The mechanism for bacterial adhesion onto a catheter occurs via a three step process: 1-2 hours after implantation, non-specific and reversible bonding occurs through gravitational, van der Waals, electrostatic, hydrogen bond, dipole-dipole, ionic bond, and hydrophobic interactions; roughly 2-3 hours later, stronger adhesion occurs via specific chemical interactions between the bacteria and substrate surface, forming irreversible bonds; and finally, if sufficient nutrients are supplied, a biofilm can form on the implant surface. Once a biofilm forms, roughly 1,000 times the antibiotic dose is required to treat the infection compared to killing the bacteria in suspension. In addition to infections, long term catheterization increases the likelihood of encrustation, which is the buildup of minerals on the catheter and can potentially lead to urinary blockage. For these reasons, there is a high interest in developing catheter materials that prevent bacterial and mineral adhesion.

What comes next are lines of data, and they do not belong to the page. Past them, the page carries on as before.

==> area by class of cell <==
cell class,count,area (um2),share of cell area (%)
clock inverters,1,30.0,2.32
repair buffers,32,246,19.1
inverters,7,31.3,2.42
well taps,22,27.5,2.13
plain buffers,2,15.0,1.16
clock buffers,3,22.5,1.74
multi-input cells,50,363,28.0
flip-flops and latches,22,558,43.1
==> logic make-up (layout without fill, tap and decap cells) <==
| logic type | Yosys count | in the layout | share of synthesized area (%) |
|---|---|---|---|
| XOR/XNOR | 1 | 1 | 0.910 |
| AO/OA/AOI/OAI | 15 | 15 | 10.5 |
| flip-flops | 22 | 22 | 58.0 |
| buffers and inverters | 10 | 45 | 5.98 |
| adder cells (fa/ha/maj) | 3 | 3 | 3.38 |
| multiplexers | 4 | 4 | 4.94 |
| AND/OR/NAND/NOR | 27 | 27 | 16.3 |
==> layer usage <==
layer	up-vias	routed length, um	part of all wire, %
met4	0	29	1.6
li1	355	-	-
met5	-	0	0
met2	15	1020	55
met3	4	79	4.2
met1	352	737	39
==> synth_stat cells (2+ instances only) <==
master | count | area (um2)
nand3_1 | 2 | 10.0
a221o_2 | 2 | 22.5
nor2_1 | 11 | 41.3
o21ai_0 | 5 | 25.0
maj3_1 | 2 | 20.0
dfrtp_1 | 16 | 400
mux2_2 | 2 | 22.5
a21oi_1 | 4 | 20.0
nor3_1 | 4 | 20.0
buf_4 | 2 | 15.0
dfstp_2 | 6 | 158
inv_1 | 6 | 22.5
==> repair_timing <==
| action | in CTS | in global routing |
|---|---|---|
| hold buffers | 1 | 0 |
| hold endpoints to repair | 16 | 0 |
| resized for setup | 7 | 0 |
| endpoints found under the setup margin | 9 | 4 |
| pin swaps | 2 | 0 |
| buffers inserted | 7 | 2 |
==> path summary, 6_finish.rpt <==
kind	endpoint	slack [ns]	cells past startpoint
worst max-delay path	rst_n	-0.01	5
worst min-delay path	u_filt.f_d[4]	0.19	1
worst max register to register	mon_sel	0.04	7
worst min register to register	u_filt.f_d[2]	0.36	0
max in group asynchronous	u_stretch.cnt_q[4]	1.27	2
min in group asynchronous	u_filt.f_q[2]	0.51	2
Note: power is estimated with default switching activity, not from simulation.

The Foley catheter, which is the most commonly used device for urinary catheterization, is often made of silicone materials due to its low immunological response. A lubricious coating is often added in order to reduce urethral irritation. To address the issues of infections, some catheters are being coated with antimicrobial agents such as silver alloys or nitrofurazone. While antimicrobial coatings may cost up to twice as much as an uncoated catheter, their higher costs are becoming justified due to their ability to reduce infection rates, which can cost between $3,700 and $56,000 per patient. Despite the antimicrobial coatings' ability to reduce medical costs and infection rates compared to uncoated catheters, they are still not completely effective against preventing infections. One drawback is that most antimicrobial agents are not effective against all pathogens, especially antibiotic-resistant bacteria. In addition, antimicrobial coatings are not always effective against preventing biofilm formation for long-term catheterization. Even though antimicrobial coatings may kill the initial bacteria they interact with, the dead bacteria will still stick to the catheter, providing a perfect layer for new bacterial attachment and biofilm formation. Finally, in areas where the coating has been delaminated and the underlying catheter is exposed, bacteria can adhere very quickly since current catheter materials do not have an innate ability to prevent bacterial adhesion. For all these reasons, the likelihood of a catheter induced infection is directly correlated to the duration of catheterization, with the chances of infection increasing 3-10% daily.
To mitigate these problems, many patients have turned to intermittent catheters, which are disposable catheters and are used each time the bladder is emptied. Revenues for intermittent catheters were $143 million in 2009. While the chance for infection is greatly reduced, patients must be highly trained to use intermittent catheters since they can potentially cause urethra problems due to irritation. They are also expensive since they need to be replaced often.